Task brief —
Within the listing below, locate all lines containing the word "final". Copy each one.

Provided entries —

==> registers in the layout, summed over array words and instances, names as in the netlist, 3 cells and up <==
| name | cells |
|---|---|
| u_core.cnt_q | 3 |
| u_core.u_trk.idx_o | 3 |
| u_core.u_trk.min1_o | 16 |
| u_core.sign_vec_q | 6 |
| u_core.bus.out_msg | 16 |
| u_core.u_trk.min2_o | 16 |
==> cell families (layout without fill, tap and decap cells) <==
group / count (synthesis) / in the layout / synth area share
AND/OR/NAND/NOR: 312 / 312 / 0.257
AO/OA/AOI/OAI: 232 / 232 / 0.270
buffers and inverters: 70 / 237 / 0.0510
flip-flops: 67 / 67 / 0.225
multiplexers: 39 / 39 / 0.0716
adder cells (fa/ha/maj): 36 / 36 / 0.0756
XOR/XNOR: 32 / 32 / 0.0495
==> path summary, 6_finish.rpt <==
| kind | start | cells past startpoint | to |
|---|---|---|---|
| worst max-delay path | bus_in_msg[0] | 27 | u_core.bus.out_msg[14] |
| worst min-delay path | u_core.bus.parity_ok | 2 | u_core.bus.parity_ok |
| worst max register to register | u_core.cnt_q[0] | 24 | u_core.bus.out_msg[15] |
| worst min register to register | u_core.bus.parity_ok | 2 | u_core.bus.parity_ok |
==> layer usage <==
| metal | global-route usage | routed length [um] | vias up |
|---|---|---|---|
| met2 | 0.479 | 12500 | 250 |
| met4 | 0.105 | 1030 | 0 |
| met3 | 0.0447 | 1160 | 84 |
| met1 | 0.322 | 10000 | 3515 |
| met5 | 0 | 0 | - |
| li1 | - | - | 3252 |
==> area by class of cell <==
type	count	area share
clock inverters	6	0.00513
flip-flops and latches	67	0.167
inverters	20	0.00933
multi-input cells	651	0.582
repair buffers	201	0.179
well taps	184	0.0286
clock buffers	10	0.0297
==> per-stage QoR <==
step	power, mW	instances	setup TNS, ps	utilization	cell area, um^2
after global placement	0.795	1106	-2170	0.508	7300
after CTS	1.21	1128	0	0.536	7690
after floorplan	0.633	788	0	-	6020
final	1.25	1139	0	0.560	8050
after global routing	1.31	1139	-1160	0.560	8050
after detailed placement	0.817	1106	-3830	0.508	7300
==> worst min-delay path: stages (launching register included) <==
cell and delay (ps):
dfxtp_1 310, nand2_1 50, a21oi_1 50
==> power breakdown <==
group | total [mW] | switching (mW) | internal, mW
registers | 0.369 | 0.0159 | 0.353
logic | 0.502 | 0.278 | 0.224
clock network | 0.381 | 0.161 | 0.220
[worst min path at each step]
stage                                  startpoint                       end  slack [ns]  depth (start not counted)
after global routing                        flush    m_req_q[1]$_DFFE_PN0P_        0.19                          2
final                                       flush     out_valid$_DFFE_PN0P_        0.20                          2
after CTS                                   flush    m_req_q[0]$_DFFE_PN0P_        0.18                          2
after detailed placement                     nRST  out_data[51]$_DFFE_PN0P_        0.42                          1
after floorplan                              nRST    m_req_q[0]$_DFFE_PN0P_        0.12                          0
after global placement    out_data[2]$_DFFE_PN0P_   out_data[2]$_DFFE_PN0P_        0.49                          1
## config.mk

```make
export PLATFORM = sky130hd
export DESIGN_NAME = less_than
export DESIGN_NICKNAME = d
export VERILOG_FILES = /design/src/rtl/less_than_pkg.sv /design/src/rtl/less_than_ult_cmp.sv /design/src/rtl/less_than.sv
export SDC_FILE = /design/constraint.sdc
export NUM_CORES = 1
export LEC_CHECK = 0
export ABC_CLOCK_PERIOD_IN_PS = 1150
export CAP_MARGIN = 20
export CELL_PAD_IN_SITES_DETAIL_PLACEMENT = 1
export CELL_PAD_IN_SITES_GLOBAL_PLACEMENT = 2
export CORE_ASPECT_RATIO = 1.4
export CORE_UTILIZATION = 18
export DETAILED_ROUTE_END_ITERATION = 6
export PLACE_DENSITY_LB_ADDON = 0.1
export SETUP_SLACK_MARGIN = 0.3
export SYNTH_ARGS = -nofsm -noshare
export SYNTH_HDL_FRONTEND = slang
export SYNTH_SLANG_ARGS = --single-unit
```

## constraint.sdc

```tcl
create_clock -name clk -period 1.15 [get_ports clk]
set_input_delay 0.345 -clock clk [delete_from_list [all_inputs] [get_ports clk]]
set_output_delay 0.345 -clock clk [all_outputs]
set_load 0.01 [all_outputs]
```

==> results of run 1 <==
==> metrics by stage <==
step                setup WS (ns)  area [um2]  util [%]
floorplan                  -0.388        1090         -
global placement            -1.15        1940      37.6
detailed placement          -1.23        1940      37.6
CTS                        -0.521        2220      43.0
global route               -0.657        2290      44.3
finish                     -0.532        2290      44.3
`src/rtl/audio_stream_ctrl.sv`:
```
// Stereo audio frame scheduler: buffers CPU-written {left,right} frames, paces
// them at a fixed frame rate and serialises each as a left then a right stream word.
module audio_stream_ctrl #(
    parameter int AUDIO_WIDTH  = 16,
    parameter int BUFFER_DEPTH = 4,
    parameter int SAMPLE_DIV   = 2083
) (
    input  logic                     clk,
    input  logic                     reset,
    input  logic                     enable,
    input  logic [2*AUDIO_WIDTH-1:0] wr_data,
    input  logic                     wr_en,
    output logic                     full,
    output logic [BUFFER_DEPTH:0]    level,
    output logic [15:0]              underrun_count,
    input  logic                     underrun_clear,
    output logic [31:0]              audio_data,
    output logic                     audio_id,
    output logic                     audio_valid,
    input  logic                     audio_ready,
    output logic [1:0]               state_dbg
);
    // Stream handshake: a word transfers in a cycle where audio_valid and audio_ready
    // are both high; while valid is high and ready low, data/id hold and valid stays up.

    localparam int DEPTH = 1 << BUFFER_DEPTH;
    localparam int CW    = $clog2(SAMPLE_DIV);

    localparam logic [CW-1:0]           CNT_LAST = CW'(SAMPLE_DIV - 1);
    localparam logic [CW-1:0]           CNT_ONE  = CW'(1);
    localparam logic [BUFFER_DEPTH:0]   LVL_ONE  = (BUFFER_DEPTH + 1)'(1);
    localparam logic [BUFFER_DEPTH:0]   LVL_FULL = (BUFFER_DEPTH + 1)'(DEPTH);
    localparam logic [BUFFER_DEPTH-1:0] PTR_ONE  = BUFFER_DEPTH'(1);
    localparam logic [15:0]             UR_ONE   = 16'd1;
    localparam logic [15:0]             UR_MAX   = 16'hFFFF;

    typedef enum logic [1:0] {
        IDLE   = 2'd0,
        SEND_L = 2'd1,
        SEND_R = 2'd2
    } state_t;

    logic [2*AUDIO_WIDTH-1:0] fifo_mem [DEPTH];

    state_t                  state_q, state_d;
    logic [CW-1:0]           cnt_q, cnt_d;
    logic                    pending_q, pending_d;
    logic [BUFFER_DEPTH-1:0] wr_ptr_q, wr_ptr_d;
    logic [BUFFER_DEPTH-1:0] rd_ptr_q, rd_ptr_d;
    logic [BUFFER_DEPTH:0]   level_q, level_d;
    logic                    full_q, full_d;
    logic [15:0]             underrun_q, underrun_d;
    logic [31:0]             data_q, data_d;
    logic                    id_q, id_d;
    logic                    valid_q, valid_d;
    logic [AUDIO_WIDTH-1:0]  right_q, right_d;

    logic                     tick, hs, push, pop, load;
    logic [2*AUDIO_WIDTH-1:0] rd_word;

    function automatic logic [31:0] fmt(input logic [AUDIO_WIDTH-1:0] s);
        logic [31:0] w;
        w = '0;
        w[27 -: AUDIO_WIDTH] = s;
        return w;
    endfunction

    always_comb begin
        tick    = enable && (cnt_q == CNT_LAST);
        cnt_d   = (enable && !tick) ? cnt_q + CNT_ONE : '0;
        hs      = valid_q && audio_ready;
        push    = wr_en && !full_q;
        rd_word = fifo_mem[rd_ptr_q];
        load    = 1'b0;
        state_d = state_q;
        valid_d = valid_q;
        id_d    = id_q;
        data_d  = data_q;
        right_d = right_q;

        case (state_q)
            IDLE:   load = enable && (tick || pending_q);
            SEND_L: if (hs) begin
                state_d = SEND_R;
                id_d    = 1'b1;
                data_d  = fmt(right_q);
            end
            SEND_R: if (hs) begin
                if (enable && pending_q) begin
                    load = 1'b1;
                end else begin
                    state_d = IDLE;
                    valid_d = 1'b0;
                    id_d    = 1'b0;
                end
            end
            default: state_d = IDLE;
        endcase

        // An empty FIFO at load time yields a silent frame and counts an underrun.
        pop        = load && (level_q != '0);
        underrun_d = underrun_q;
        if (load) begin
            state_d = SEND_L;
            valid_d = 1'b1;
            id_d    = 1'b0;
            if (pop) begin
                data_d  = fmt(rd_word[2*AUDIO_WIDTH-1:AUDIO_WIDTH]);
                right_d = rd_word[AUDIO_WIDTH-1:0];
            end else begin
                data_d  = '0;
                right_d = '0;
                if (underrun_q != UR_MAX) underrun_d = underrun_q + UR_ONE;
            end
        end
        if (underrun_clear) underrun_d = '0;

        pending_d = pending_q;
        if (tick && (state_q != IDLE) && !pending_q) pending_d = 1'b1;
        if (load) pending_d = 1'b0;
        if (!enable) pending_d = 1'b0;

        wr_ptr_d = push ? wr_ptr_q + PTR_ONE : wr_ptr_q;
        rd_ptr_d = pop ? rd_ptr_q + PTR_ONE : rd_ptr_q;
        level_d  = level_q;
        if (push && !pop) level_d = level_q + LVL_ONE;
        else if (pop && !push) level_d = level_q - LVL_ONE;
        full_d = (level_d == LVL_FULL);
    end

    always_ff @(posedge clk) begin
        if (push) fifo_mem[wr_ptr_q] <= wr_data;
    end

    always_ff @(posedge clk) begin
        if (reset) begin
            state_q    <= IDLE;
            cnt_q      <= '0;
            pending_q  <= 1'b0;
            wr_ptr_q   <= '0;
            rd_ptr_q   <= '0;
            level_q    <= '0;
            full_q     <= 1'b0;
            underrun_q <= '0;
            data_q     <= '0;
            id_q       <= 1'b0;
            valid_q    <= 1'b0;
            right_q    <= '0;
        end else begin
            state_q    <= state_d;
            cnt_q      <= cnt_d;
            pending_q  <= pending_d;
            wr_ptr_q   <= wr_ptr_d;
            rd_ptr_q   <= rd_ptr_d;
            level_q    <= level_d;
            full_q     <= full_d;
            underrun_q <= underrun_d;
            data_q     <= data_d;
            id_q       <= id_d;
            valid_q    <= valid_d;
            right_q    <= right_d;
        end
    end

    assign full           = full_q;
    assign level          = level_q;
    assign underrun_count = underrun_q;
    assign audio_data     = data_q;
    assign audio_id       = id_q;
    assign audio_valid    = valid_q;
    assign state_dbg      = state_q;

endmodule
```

Response area —
final	1.25	1139	0	0.560	8050
final                                       flush     out_valid$_DFFE_PN0P_        0.20                          2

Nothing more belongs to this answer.